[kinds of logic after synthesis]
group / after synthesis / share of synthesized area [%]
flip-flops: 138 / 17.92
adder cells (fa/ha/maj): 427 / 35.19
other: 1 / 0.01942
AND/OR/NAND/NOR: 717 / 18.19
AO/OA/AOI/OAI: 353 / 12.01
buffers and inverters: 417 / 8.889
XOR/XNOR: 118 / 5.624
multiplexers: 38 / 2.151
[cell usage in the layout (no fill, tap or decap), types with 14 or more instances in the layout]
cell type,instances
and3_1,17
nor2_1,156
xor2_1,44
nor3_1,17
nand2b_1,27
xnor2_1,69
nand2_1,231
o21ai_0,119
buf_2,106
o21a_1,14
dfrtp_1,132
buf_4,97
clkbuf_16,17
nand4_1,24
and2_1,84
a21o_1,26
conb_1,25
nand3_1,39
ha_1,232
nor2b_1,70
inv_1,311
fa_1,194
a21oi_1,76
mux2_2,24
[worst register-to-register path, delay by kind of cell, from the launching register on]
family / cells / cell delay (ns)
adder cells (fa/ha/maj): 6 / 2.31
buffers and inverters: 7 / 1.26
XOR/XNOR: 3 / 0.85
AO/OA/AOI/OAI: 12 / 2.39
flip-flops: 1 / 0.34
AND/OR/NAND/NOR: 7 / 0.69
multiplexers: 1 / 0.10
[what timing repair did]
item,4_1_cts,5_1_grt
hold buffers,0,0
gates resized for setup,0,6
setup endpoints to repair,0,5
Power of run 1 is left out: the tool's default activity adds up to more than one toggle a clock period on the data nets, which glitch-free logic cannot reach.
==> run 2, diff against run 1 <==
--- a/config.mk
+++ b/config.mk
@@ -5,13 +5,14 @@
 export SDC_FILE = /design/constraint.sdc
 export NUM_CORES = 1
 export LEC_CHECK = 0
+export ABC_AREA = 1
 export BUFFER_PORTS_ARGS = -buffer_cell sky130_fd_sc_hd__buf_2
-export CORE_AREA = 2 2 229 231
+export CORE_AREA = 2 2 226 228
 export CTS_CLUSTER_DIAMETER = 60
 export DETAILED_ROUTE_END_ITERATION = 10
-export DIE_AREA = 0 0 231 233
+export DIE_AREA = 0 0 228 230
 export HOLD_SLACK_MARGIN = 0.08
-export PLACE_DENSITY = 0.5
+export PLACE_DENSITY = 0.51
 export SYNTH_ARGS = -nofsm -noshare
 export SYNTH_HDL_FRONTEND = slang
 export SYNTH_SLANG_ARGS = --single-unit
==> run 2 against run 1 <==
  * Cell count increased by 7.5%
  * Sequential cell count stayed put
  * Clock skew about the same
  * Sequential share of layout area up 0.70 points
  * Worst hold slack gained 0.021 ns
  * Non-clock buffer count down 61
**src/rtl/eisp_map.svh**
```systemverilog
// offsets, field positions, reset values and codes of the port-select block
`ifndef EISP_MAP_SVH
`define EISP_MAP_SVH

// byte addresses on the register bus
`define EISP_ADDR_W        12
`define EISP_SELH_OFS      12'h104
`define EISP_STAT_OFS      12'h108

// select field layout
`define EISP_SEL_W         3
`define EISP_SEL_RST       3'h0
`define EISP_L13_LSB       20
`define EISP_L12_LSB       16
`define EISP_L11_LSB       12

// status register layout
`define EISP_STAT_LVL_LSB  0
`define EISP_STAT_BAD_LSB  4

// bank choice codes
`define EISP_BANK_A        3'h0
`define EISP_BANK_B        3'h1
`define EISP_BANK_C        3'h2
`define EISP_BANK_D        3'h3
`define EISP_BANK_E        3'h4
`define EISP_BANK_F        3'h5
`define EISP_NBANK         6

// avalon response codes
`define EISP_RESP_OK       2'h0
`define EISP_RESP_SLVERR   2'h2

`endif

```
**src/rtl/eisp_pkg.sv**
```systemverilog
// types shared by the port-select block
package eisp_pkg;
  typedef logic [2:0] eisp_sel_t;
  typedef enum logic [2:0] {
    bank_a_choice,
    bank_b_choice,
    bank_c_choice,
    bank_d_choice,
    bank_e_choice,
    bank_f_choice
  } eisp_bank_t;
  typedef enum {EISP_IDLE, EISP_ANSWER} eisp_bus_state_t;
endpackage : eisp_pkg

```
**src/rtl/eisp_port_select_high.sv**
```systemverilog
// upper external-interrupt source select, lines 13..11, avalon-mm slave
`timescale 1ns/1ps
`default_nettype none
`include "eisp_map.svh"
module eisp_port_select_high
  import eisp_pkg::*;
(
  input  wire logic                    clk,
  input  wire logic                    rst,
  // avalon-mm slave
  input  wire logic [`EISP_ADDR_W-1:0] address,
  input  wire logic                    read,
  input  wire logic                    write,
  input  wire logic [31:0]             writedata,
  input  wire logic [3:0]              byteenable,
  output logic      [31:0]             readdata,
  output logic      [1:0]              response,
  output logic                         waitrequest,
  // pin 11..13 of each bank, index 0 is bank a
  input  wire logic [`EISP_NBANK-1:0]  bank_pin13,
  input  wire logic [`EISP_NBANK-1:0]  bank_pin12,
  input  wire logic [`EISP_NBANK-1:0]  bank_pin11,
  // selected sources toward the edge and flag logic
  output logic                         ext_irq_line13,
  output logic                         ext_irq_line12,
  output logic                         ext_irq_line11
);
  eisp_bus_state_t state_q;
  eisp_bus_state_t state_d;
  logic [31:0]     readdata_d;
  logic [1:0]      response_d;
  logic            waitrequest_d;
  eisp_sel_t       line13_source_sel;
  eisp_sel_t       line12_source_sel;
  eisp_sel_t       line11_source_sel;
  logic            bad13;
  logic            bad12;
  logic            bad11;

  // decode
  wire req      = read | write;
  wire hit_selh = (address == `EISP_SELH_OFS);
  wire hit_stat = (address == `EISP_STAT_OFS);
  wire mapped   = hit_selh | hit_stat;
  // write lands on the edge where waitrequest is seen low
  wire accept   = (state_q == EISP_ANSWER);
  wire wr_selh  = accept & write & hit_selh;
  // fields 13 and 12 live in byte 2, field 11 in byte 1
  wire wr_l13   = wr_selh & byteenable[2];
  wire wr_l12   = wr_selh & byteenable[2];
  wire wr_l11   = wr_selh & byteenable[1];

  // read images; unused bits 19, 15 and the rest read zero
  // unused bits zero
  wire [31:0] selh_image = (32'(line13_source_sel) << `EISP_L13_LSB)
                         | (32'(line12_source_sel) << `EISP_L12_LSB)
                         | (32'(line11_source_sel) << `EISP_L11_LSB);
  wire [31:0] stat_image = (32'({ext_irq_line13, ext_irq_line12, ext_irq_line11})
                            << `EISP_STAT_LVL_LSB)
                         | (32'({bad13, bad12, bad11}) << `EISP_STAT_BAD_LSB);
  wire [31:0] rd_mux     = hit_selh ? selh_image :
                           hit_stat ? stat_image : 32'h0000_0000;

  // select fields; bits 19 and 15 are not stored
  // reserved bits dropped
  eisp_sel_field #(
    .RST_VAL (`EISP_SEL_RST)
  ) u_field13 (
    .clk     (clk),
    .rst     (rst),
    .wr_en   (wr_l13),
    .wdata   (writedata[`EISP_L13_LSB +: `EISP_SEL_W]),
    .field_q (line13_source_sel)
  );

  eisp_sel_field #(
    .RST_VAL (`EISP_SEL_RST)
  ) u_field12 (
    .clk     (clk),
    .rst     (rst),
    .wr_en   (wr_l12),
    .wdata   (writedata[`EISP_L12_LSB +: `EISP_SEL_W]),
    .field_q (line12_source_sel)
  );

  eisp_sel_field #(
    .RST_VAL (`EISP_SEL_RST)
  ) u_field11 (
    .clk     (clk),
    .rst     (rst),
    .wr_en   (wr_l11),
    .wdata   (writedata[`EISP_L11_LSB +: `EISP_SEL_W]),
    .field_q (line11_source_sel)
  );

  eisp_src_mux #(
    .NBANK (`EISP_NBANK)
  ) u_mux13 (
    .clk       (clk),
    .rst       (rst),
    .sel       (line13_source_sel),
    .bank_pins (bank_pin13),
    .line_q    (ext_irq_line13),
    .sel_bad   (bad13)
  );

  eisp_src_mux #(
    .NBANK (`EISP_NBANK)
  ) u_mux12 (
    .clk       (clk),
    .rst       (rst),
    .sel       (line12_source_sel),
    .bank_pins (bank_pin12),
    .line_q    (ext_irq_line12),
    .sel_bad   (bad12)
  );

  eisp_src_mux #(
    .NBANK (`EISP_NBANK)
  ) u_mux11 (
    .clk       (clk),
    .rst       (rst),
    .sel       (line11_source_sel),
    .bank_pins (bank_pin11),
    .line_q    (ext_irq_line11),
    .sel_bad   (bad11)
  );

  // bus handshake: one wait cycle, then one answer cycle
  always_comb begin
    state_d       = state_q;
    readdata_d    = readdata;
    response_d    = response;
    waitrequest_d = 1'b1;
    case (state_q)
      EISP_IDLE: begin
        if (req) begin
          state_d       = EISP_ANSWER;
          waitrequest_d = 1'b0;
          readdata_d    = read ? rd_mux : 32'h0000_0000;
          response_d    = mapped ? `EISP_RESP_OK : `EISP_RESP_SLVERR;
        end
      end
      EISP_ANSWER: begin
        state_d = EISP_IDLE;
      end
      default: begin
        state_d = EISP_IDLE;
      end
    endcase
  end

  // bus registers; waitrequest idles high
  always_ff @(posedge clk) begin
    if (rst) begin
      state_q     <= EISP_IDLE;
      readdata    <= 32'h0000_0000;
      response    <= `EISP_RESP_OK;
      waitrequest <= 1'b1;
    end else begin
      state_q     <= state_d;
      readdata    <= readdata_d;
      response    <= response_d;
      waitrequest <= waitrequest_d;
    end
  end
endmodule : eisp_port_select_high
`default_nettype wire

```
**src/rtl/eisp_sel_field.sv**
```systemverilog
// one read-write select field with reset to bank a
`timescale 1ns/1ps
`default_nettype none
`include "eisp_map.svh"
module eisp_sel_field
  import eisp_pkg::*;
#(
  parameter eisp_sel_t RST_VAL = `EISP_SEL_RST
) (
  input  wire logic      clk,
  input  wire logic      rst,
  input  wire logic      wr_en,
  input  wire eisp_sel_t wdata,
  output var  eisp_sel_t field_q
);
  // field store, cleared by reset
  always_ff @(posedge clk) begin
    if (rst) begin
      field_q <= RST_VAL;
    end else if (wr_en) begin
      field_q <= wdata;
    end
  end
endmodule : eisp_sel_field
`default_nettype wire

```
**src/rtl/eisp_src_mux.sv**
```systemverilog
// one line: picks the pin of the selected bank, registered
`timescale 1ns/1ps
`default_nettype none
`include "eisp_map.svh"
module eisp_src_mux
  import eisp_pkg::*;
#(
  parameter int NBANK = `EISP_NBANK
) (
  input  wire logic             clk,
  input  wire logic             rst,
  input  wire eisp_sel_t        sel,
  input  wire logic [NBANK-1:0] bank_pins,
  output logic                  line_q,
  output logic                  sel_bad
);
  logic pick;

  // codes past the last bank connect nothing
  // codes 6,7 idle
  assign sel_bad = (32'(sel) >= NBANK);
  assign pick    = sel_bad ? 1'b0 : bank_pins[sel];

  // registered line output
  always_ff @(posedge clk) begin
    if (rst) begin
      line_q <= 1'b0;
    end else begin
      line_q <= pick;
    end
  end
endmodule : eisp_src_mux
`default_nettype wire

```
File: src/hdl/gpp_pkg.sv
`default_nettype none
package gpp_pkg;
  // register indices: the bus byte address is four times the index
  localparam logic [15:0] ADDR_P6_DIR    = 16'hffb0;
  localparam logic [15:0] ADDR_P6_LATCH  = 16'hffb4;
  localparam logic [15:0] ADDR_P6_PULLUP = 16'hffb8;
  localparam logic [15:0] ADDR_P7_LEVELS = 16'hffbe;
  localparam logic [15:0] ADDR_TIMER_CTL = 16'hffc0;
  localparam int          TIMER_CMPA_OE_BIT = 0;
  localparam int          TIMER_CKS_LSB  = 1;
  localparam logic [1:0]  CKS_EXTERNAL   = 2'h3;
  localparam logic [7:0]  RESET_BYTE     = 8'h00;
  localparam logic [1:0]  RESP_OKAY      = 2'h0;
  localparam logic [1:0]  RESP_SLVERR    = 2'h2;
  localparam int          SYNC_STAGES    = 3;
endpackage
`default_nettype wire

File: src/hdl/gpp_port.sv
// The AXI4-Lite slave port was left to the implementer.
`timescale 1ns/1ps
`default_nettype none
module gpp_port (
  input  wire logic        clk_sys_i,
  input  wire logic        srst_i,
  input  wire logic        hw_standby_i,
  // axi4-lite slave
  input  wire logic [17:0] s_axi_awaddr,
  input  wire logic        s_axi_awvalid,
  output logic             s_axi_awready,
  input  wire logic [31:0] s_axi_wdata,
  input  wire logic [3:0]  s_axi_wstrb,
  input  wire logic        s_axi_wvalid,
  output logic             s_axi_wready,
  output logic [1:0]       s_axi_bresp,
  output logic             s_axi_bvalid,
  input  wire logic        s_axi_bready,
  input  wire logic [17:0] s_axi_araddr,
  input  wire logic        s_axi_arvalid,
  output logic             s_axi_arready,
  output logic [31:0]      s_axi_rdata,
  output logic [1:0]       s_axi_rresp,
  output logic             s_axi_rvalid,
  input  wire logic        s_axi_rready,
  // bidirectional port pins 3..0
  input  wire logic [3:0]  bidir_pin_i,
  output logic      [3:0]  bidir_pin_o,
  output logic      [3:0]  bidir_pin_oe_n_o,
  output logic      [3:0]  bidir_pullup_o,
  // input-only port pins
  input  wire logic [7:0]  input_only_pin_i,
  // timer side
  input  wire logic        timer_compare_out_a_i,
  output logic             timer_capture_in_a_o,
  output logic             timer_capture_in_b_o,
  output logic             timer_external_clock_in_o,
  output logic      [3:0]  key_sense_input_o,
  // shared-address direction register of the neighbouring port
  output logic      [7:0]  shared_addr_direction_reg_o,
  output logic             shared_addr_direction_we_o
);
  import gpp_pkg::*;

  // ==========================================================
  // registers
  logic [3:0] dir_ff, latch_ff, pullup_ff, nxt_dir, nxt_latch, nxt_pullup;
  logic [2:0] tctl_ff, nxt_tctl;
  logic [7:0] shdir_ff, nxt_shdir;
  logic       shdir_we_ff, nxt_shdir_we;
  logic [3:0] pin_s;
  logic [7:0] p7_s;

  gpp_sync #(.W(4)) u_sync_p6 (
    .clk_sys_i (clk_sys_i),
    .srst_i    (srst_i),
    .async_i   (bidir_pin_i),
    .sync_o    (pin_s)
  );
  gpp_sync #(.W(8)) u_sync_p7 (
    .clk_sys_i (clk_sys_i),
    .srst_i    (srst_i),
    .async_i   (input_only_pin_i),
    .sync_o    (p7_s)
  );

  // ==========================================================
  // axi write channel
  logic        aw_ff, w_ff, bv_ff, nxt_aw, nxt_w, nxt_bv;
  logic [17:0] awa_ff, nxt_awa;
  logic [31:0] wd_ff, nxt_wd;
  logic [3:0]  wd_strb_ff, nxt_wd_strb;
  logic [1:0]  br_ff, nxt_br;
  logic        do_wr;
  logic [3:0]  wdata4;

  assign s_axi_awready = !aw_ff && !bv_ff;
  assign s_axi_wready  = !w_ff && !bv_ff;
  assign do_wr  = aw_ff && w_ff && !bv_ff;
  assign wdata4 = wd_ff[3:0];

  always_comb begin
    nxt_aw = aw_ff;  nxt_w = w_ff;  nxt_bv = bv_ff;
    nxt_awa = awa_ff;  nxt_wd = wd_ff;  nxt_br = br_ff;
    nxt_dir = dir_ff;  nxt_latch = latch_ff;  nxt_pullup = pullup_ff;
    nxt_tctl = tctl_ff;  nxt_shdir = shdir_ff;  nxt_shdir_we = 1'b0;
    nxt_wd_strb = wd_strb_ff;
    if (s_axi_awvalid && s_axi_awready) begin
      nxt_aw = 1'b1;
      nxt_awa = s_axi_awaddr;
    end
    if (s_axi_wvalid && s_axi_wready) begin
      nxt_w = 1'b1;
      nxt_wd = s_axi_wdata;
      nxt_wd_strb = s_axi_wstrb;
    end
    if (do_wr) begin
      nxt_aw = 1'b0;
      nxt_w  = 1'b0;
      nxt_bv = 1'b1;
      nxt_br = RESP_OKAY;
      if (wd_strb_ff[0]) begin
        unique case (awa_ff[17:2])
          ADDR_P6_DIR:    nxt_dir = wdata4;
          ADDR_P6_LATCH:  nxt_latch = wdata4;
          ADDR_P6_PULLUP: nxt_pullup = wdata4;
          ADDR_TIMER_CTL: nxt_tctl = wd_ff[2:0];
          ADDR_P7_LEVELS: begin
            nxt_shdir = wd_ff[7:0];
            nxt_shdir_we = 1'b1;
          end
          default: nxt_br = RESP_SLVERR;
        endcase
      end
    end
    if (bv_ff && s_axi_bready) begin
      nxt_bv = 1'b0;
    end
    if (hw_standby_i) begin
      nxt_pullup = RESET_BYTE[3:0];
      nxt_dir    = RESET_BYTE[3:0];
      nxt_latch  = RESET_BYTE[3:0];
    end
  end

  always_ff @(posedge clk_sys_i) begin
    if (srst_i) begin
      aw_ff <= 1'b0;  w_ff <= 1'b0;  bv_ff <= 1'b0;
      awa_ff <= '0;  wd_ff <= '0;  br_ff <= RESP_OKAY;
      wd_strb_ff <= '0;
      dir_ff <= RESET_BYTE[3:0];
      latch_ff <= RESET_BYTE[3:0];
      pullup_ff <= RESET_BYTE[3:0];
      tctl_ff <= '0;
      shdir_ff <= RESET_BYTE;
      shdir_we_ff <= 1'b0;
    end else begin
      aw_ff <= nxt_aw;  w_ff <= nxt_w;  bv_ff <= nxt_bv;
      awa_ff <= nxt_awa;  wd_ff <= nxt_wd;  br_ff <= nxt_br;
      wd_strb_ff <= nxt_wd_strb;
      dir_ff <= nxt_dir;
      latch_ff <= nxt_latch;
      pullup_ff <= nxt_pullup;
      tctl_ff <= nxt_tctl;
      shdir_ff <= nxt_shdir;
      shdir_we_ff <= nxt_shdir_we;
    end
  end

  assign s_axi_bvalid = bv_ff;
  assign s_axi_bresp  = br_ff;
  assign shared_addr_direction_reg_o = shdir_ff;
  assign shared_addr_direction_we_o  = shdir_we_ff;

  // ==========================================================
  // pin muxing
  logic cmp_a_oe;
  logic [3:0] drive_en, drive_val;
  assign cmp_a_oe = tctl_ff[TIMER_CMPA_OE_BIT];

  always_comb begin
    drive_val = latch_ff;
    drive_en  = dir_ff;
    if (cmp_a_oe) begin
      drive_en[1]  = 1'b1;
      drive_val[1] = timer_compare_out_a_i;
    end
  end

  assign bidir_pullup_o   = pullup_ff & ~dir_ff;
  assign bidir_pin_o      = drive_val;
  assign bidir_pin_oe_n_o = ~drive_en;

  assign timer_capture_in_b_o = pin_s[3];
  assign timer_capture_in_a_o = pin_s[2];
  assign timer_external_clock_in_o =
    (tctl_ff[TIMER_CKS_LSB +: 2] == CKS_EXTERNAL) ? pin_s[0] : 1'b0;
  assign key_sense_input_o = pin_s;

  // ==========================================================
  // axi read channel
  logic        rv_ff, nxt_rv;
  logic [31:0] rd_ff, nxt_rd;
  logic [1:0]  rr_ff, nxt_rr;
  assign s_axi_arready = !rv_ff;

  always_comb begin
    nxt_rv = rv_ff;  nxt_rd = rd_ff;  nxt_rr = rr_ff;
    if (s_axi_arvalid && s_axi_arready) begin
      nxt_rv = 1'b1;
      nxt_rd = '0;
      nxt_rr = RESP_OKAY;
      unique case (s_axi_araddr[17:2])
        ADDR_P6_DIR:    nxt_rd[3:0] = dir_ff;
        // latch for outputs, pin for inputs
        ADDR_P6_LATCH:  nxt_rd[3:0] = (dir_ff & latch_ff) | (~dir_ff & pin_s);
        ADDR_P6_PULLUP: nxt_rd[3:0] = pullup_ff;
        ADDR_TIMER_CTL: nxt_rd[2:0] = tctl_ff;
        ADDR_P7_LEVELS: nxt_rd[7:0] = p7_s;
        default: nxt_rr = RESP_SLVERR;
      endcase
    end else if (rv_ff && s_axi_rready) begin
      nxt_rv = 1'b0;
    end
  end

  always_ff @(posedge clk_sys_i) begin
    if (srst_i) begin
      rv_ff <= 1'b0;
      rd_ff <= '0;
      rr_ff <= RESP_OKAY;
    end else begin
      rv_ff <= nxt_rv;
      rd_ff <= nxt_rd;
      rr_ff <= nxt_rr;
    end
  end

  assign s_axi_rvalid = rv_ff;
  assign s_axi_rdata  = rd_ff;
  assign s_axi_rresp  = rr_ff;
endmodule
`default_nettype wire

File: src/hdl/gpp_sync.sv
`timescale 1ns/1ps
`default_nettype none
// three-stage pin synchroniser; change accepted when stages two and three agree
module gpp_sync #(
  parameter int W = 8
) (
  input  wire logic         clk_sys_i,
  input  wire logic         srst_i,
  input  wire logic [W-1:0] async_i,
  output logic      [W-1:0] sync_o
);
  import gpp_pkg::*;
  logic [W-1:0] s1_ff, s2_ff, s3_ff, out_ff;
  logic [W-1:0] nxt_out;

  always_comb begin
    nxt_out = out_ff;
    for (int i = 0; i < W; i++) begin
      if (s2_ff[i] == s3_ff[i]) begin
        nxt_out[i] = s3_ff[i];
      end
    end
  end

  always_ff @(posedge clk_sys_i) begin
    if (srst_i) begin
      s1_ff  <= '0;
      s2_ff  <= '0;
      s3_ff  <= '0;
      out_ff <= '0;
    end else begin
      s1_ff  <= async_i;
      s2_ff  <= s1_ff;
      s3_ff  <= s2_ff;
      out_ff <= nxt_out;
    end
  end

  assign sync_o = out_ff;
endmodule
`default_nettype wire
■ ■ ■ ■ ■
Retype only this portion of the data above: the line containing "XOR/XNOR: 3 / 0.85", the line containing "--- a/config.mk", and all lines between them, exactly.

:: RESULT OF THIS EXERCISE ::
XOR/XNOR: 3 / 0.85
AO/OA/AOI/OAI: 12 / 2.39
flip-flops: 1 / 0.34
AND/OR/NAND/NOR: 7 / 0.69
multiplexers: 1 / 0.10
[what timing repair did]
item,4_1_cts,5_1_grt
hold buffers,0,0
gates resized for setup,0,6
setup endpoints to repair,0,5
Power of run 1 is left out: the tool's default activity adds up to more than one toggle a clock period on the data nets, which glitch-free logic cannot reach.
==> run 2, diff against run 1 <==
--- a/config.mk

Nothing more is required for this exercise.